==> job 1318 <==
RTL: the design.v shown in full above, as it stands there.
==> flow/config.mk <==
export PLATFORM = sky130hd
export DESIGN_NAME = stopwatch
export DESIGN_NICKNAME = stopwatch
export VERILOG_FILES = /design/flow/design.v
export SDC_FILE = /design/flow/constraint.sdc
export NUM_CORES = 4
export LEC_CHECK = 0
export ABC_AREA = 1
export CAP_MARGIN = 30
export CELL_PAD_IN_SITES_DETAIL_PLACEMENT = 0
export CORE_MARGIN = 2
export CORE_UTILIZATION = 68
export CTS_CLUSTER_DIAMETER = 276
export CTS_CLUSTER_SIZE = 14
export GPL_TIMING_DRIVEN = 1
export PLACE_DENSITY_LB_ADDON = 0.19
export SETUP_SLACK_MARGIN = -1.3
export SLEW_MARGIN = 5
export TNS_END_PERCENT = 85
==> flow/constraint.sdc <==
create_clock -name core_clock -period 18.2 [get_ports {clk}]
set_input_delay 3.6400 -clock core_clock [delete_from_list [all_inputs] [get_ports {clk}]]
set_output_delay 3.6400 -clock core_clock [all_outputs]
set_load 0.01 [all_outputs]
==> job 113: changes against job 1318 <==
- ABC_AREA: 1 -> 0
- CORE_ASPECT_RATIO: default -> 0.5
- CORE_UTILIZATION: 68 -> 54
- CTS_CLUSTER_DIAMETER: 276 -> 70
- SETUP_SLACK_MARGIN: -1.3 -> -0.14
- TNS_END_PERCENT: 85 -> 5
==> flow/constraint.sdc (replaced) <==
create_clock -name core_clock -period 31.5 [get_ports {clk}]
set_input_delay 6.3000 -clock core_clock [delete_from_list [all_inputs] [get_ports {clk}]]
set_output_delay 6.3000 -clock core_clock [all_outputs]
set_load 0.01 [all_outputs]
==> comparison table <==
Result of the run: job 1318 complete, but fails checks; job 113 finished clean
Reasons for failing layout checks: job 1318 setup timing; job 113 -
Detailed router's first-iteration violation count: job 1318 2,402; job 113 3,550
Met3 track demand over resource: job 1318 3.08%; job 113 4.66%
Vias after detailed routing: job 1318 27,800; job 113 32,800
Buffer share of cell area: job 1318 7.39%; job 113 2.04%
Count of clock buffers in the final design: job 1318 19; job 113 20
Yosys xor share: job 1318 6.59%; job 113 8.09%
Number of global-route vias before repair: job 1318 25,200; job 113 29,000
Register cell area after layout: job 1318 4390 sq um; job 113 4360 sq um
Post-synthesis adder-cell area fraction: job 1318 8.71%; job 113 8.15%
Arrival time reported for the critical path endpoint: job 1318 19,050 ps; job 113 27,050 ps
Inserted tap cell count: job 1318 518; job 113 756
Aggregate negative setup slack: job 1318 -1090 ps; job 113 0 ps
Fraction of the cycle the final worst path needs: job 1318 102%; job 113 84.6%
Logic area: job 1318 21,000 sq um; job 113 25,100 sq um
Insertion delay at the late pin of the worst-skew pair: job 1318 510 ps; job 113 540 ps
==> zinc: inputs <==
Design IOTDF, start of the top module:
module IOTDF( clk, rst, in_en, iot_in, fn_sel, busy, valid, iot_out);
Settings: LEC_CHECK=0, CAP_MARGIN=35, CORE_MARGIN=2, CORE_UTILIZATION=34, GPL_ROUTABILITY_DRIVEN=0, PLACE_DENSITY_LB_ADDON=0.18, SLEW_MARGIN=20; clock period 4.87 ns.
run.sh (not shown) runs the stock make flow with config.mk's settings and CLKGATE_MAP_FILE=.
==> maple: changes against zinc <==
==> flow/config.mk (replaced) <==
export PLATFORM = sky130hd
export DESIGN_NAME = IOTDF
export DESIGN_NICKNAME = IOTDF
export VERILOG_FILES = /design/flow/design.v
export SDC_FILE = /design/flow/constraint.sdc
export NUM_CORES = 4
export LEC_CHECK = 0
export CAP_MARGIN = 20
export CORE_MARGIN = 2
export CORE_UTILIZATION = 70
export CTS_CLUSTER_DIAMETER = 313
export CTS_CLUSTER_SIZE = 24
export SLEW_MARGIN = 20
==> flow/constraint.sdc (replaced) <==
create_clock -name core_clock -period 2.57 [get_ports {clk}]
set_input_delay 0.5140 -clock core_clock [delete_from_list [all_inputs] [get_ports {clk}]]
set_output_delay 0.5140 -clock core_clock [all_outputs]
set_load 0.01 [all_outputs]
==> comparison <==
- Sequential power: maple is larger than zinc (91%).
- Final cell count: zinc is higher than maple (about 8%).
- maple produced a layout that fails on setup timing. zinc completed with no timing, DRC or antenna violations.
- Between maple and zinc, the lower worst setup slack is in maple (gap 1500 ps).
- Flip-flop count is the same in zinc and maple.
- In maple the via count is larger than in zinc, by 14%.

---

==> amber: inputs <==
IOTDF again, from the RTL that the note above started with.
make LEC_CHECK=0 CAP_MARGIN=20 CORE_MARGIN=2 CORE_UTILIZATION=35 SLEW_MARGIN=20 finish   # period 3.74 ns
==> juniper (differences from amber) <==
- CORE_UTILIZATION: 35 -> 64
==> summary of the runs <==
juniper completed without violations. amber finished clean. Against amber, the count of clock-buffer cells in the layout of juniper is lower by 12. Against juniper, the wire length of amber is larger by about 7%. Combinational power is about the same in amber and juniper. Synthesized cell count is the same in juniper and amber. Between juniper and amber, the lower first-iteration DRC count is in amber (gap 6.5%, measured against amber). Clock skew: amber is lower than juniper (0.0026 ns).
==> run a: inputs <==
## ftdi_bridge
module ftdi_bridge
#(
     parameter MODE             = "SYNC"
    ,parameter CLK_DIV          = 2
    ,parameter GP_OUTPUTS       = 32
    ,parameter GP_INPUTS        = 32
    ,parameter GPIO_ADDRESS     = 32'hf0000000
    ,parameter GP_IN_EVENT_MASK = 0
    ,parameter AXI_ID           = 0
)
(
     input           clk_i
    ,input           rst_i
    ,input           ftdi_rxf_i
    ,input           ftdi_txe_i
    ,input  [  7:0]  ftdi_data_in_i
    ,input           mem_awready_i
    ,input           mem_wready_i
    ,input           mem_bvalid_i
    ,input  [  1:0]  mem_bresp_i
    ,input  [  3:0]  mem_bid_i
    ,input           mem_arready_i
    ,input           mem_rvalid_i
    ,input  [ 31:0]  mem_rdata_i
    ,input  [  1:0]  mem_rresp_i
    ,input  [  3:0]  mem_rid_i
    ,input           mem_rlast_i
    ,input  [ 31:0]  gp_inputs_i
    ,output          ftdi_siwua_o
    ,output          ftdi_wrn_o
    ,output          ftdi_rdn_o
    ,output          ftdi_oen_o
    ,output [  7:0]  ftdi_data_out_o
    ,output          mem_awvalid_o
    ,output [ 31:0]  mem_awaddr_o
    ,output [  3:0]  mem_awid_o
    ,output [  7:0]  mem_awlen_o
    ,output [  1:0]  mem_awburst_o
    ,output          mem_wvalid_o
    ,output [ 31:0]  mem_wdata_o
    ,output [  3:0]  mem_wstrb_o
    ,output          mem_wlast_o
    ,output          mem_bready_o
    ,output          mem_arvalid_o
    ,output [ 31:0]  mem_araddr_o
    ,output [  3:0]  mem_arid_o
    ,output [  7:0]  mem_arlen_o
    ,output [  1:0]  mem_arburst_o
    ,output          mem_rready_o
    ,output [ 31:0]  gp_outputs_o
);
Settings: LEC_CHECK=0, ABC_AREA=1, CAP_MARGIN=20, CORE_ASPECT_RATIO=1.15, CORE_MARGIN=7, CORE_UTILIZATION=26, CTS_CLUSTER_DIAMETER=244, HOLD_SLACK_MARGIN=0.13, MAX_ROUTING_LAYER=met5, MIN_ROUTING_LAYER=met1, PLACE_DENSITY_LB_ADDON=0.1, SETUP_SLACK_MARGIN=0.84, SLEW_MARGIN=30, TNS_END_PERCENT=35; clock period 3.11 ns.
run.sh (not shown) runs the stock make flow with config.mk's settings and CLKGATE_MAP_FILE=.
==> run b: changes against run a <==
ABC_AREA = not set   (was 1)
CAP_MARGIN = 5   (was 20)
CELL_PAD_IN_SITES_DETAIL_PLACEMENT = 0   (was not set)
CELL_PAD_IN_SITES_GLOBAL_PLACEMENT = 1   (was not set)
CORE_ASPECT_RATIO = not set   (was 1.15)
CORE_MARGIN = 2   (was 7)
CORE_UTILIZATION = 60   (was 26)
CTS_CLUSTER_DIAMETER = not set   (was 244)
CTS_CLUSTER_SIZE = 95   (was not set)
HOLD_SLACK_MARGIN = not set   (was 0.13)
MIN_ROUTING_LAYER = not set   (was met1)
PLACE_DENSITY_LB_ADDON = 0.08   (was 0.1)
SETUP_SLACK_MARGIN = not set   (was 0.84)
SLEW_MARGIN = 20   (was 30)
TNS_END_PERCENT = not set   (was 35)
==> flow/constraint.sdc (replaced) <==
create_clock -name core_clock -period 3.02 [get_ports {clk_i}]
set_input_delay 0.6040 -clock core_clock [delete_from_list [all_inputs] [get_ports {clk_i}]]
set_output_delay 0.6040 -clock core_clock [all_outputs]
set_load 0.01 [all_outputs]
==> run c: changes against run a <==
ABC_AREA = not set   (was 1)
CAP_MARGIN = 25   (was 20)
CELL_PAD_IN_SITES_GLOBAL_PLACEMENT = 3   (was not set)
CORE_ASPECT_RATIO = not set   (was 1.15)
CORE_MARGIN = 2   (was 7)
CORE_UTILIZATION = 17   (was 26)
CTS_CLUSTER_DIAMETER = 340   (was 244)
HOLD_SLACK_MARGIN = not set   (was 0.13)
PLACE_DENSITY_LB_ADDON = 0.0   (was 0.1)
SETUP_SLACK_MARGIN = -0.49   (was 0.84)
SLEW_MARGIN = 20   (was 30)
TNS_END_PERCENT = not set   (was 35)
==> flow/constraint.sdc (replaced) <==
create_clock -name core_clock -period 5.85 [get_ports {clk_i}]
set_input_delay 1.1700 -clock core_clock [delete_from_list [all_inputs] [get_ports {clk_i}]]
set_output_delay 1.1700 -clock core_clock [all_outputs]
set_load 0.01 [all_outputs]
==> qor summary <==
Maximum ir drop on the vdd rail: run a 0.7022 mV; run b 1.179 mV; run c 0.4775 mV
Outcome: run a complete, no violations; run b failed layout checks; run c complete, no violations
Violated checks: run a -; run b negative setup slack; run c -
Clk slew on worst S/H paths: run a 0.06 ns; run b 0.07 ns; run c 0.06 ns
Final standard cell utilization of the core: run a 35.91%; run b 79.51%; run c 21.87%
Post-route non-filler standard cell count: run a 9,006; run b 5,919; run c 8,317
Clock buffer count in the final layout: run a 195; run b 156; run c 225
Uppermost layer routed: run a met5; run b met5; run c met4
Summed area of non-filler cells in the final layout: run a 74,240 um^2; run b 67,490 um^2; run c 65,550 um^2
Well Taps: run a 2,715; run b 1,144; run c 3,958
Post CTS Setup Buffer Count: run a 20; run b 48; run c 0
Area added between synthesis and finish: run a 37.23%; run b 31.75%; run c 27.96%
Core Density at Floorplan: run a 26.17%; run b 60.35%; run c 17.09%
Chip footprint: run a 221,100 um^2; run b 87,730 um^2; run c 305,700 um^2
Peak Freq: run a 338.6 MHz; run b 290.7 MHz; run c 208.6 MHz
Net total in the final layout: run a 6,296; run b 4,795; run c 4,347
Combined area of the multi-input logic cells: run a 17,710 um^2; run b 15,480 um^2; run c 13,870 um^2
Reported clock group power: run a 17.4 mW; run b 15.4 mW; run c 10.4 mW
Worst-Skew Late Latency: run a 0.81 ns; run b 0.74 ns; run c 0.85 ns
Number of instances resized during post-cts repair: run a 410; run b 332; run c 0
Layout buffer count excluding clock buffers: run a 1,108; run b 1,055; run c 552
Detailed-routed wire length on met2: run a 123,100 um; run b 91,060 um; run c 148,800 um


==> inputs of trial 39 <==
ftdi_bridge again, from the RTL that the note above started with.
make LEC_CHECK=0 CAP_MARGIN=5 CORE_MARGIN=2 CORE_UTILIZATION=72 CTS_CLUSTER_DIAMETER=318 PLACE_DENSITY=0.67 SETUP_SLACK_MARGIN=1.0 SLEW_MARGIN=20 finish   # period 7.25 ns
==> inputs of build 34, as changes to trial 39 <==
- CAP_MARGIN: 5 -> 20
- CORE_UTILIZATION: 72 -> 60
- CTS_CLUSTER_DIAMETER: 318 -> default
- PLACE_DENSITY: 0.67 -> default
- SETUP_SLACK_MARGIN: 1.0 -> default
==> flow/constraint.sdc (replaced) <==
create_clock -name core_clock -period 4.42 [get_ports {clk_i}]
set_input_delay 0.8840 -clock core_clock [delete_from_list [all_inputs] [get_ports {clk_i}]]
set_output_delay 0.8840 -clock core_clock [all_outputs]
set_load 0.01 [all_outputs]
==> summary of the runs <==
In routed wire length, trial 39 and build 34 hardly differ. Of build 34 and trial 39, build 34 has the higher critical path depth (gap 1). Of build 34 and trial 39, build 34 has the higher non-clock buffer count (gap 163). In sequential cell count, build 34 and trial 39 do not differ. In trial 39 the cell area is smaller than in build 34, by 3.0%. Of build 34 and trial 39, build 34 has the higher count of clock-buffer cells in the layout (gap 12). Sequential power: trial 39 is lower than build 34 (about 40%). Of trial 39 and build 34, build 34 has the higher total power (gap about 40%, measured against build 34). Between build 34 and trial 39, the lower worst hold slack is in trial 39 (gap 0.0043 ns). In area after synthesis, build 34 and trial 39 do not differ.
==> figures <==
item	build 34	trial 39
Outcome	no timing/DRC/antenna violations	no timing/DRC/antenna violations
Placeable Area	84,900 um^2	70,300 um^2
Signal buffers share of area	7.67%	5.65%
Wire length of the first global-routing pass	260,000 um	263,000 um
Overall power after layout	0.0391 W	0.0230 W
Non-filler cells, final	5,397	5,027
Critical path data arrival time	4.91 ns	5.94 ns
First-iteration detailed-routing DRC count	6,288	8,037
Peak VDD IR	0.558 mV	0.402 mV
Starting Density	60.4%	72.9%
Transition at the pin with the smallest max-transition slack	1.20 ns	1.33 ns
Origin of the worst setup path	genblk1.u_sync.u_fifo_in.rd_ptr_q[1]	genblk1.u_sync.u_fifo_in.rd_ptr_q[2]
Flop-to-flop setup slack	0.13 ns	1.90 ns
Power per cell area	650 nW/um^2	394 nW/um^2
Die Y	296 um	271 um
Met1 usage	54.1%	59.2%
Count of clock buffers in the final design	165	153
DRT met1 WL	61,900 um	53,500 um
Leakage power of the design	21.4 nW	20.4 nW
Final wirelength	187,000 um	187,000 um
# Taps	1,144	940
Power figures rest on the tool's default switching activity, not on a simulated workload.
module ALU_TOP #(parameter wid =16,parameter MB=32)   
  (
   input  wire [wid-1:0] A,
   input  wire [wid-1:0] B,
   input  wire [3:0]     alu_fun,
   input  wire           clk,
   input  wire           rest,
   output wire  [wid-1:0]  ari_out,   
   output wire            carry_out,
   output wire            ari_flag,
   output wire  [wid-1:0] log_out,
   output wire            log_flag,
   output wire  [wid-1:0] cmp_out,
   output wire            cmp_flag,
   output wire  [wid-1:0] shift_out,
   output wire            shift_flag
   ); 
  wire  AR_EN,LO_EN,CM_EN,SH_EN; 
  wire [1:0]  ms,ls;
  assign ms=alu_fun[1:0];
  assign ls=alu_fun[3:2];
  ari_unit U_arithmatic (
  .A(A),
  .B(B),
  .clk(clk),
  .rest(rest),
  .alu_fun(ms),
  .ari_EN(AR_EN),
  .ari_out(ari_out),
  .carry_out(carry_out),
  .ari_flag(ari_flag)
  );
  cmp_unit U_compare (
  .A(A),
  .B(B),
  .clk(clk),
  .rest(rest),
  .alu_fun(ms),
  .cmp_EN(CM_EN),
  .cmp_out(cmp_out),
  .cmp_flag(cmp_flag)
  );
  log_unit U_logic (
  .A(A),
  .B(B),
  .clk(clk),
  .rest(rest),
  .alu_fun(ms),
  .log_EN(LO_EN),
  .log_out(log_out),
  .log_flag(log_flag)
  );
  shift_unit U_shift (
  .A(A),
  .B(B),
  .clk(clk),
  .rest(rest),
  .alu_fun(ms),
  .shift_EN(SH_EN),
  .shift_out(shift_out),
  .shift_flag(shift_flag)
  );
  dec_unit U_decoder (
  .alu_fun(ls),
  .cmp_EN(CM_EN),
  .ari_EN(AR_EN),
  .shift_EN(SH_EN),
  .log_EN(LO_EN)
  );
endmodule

--

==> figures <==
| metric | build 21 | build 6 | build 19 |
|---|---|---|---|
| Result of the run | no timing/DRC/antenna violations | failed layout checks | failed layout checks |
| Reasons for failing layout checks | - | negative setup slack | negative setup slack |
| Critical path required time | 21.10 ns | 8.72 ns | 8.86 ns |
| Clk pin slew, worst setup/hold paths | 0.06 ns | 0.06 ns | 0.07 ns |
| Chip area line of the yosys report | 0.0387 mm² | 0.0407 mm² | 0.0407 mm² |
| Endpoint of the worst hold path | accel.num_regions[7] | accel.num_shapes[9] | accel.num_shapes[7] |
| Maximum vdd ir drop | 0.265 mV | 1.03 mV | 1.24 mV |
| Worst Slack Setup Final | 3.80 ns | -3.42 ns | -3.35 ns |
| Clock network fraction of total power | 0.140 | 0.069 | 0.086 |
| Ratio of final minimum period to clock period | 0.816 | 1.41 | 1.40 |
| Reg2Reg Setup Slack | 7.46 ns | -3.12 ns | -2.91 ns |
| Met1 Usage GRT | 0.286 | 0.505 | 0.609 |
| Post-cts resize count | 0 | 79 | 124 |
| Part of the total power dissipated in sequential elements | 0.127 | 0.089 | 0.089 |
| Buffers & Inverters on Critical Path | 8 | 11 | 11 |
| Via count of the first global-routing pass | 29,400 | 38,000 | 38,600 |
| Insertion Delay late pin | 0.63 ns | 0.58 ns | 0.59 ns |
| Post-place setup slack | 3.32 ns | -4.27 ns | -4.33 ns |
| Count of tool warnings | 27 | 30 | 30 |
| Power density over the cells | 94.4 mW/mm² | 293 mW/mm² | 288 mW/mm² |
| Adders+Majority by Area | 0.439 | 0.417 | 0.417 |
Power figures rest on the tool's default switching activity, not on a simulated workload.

What you should do -> Working from the data above, extract solely the lines from the one containing "export GPL_TIMING_DRIVEN = 1" through the one containing "create_clock -name core_clock -period 18.2", exactly as they appear, both included.

Final answer ->
export GPL_TIMING_DRIVEN = 1
export PLACE_DENSITY_LB_ADDON = 0.19
export SETUP_SLACK_MARGIN = -1.3
export SLEW_MARGIN = 5
export TNS_END_PERCENT = 85
==> flow/constraint.sdc <==
create_clock -name core_clock -period 18.2 [get_ports {clk}]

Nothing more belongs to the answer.